Santiago Bohigues
Director del secretariado diocesano de Espiritualidad
El corazón del hombre está llamado a encontrar la verdadera esperanza en la misericordia de Dios: “Dios participa de mi misma realidad por amor”. Apoyarnos en su verdadero amor y no en nuestras simples obras, el hombre encuentro el pleno sentido de su vida; Dios siempre ha querido realizar su obra salvadora cuando humanamente no parecía posible: Abraham en su ancianidad, Ana la profetisa, la Virgen María en su virginidad.
La Iglesia es la Redención en marcha, para la salvación del mundo, en la vida personal y en la vida de la humanidad: “La Iglesia permanece en la esfera del misterio de la Redención que ha llegado a ser precisamente el principio fundamental de su vida y de su misión” (RH 7). “El misterio de la Iglesia es la Redención en marcha”: la Redención que continúa realizándose a través de los sacramentos, en la administración de la palabra, en los instrumentos de santidad.
La parábola de la oveja perdida y del hijo pródigo es, en el fondo, el misterio del Corazón de Dios que realiza esa Redención. Ahora bien, realizando esa Redención, Jesucristo ha hecho algo objetivo, en fuerza de lo cual, el Padre nos reconcilia consigo.
Con el Papa Juan Pablo II en la Redemptor Hominis podemos decir: “Jesucristo, mi Redentor, es el centro de mi vida, de mi cosmos y de mi historia”: Jesucristo es el centro, no soy yo. La Redención tiene que irse realizando en el orden personal y en el orden de la humanidad entera. Jesucristo es el que lleva adelante esta obra de Redención, “Jesucristo resucitado vivo, de Corazón palpitante”; es el Corazón de Cristo el que ahora lo lleva adelante.
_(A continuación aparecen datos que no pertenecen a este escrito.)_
===== src/rtl/v850_hw_queue.sv =====
// Halfword FIFO accepting 0-2 pushes and 0-2 pops per cycle, exposing the two
// oldest entries so a 32-bit instruction can be taken in one go.
module v850_hw_queue
    import v850_pkg::*;
#(
    parameter int DEPTH = 8,
    localparam int PW = $clog2(DEPTH) + 1
) (
    input  logic            clk,
    input  logic            rst,
    input  logic            flush,
    input  logic [1:0]      push_cnt,
    input  logic [HW_W-1:0] push_lo,
    input  logic [HW_W-1:0] push_hi,
    input  logic [1:0]      pop_cnt,
    output logic [PW-1:0]   count,
    output logic [HW_W-1:0] head0,
    output logic [HW_W-1:0] head1
);

    localparam int AW = PW - 1;

    logic [HW_W-1:0] mem [DEPTH];
    logic [PW-1:0]   wr_ptr;
    logic [PW-1:0]   rd_ptr;
    logic [AW-1:0]   wr_idx;
    logic [AW-1:0]   wr_idx1;
    logic [AW-1:0]   rd_idx;
    logic [AW-1:0]   rd_idx1;

    assign wr_idx  = wr_ptr[AW-1:0];
    assign wr_idx1 = wr_idx + AW'(1);
    assign rd_idx  = rd_ptr[AW-1:0];
    assign rd_idx1 = rd_idx + AW'(1);

    // The extra pointer bit distinguishes full from empty.
    assign count = wr_ptr - rd_ptr;
    assign head0 = mem[rd_idx];
    assign head1 = mem[rd_idx1];

    always_ff @(posedge clk) begin
        if (!flush && push_cnt != 2'd0) begin
            mem[wr_idx] <= push_lo;
        end
        if (!flush && push_cnt == 2'd2) begin
            mem[wr_idx1] <= push_hi;
        end
    end

    always_ff @(posedge clk or posedge rst) begin
        if (rst) begin
            wr_ptr <= '0;
            rd_ptr <= '0;
        end else if (flush) begin
            wr_ptr <= '0;
            rd_ptr <= '0;
        end else begin
            wr_ptr <= wr_ptr + PW'(push_cnt);
            rd_ptr <= rd_ptr + PW'(pop_cnt);
        end
    end

endmodule
File: config.mk
export PLATFORM = sky130hd
export DESIGN_NAME = uart_rx_fifo_flat
export DESIGN_NICKNAME = d
export VERILOG_FILES = /design/src/rtl/uart_rx_fifo_if.sv /design/src/rtl/uart_rx_fifo.sv /design/src/flat_wrapper.sv
export SDC_FILE = /design/constraint.sdc
export NUM_CORES = 1
export LEC_CHECK = 0
export ABC_CLOCK_PERIOD_IN_PS = 2500
export BUFFER_PORTS_ARGS = -buffer_cell sky130_fd_sc_hd__buf_2
export CORE_MARGIN = 4
export CORE_UTILIZATION = 55
export DETAILED_ROUTE_END_ITERATION = 7
export GPL_TIMING_DRIVEN = 0
export MAX_ROUTING_LAYER = met4
export PLACE_DENSITY = 0.78
export SLEW_MARGIN = 20
export SYNTH_ARGS = -nofsm -noshare
export SYNTH_HDL_FRONTEND = slang
export SYNTH_SLANG_ARGS = --single-unit
File: constraint.sdc
create_clock -name clk -period 2.5 [get_ports clk]
set_clock_uncertainty 0.05 [all_clocks]
set_input_delay 0.25 -clock clk [delete_from_list [all_inputs] [get_ports clk]]
set_output_delay 0.25 -clock clk [all_outputs]
set_load 0.05 [all_outputs]
File: src/rtl/uart_rx_fifo_if.sv
// Bundle between the UART receive path, the receive FIFO and its consumer.
// The master modport drives frames and pops; the slave modport is the FIFO itself.
interface uart_rx_fifo_if #(
    parameter int DEPTH = 4,
    parameter int AW    = $clog2(DEPTH)
);
    logic [7:0]  in_data;
    logic        in_valid;
    logic        rd_en;
    logic [6:0]  rd_data;
    logic        rd_err;
    logic        empty;
    logic        full;
    logic [AW:0] count;
    logic        overflow;
    logic [7:0]  err_count;

    modport master (
        output in_data, in_valid, rd_en,
        input  rd_data, rd_err, empty, full, count, overflow, err_count
    );

    modport slave (
        input  in_data, in_valid, rd_en,
        output rd_data, rd_err, empty, full, count, overflow, err_count
    );
endinterface

File: src/rtl/uart_rx_fifo.sv
// Captures UART frames on the rising edge of in_valid, checks parity and buffers
// the 7-bit character plus error flag in a first-word-fall-through FIFO.
module uart_rx_fifo #(
    parameter int DEPTH      = 4,
    parameter bit PARITY_ODD = 1'b0
) (
    input  logic          clk,
    input  logic          rst,
    uart_rx_fifo_if.slave bus
);
    localparam int AW = $clog2(DEPTH);
    localparam logic [AW:0] FULL_COUNT = DEPTH[AW:0];

    logic [7:0]    r_mem [DEPTH];
    logic [AW-1:0] r_wrPtr;
    logic [AW-1:0] r_rdPtr;
    logic [AW:0]   r_count;
    logic          r_inValidQ;
    logic          r_overflow;
    logic [7:0]    r_errCount;

    logic w_frameEvt;
    logic w_perr;
    logic w_empty;
    logic w_full;
    logic w_wr;
    logic w_rd;

    assign w_frameEvt = bus.in_valid & ~r_inValidQ;
    assign w_perr     = (^bus.in_data) ^ PARITY_ODD;
    assign w_empty    = (r_count == '0);
    assign w_full     = (r_count == FULL_COUNT);
    // A pop on a full FIFO frees the slot the incoming frame needs in the same cycle.
    assign w_wr       = w_frameEvt & (~w_full | bus.rd_en);
    assign w_rd       = bus.rd_en & ~w_empty;

    always_ff @(posedge clk) begin
        if (w_wr) begin
            r_mem[r_wrPtr] <= {w_perr, bus.in_data[6:0]};
        end
    end

    always_ff @(posedge clk or posedge rst) begin
        if (rst) begin
            r_wrPtr    <= '0;
            r_rdPtr    <= '0;
            r_count    <= '0;
            r_inValidQ <= 1'b0;
            r_overflow <= 1'b0;
            r_errCount <= '0;
        end else begin
            r_inValidQ <= bus.in_valid;
            if (w_wr) begin
                r_wrPtr <= r_wrPtr + 1'b1;
            end
            if (w_rd) begin
                r_rdPtr <= r_rdPtr + 1'b1;
            end
            case ({w_wr, w_rd})
                2'b10:   r_count <= r_count + 1'b1;
                2'b01:   r_count <= r_count - 1'b1;
                default: r_count <= r_count;
            endcase
            if (w_frameEvt & w_full & ~bus.rd_en) begin
                r_overflow <= 1'b1;
            end
            // Dropped frames still count toward the error total.
            if (w_frameEvt & w_perr & (r_errCount != 8'hFF)) begin
                r_errCount <= r_errCount + 1'b1;
            end
        end
    end

    assign bus.rd_data   = r_mem[r_rdPtr][6:0];
    assign bus.rd_err    = r_mem[r_rdPtr][7];
    assign bus.empty     = w_empty;
    assign bus.full      = w_full;
    assign bus.count     = r_count;
    assign bus.overflow  = r_overflow;
    assign bus.err_count = r_errCount;
endmodule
Saber extender hacia Dios nuestras manos vacías en todo momento de la vida; Dios ama más las manos que lo que hay en ellas. El Señor quiere que levantemos nuestras manos a El y El las llena con su Hijo; como en la Eucaristía, en el Altar, el sacerdote levanta sus manos vacías, pero con la Hostia Santa; lo que ofrece, lo que levanta es Cristo. Dentro de Él va todo lo que es la humanidad, pero casi es insignificante al lado de lo que es la grandeza y la limpidez de esa víctima que se ofrece en el Altar, Cristo, víctima expiatoria de su amor misericordioso.
Al principio la persona piensa que puede transformar el mundo, tiene la confianza en sí misma. Después en la vida viene la realidad: no se puede hacer nada porque el hombre es egoísta, no hay caridad. Y aún cuando el hombre pueda remediar ciertos aspectos económicos no puede hacer una sociedad digna del hombre: el hombre no se puede salvar a sí mismo, necesita de la misericordia de Dios, necesita de la Redención de Cristo, único Salvador del mundo. Cada generación pierde la esperanza, mientras no la ponga en Dios: mientras un hombre tenga la posibilidad de ofrecerse a Dios, de dejarse amar por Dios, en la Redención en marcha, hay esperanza.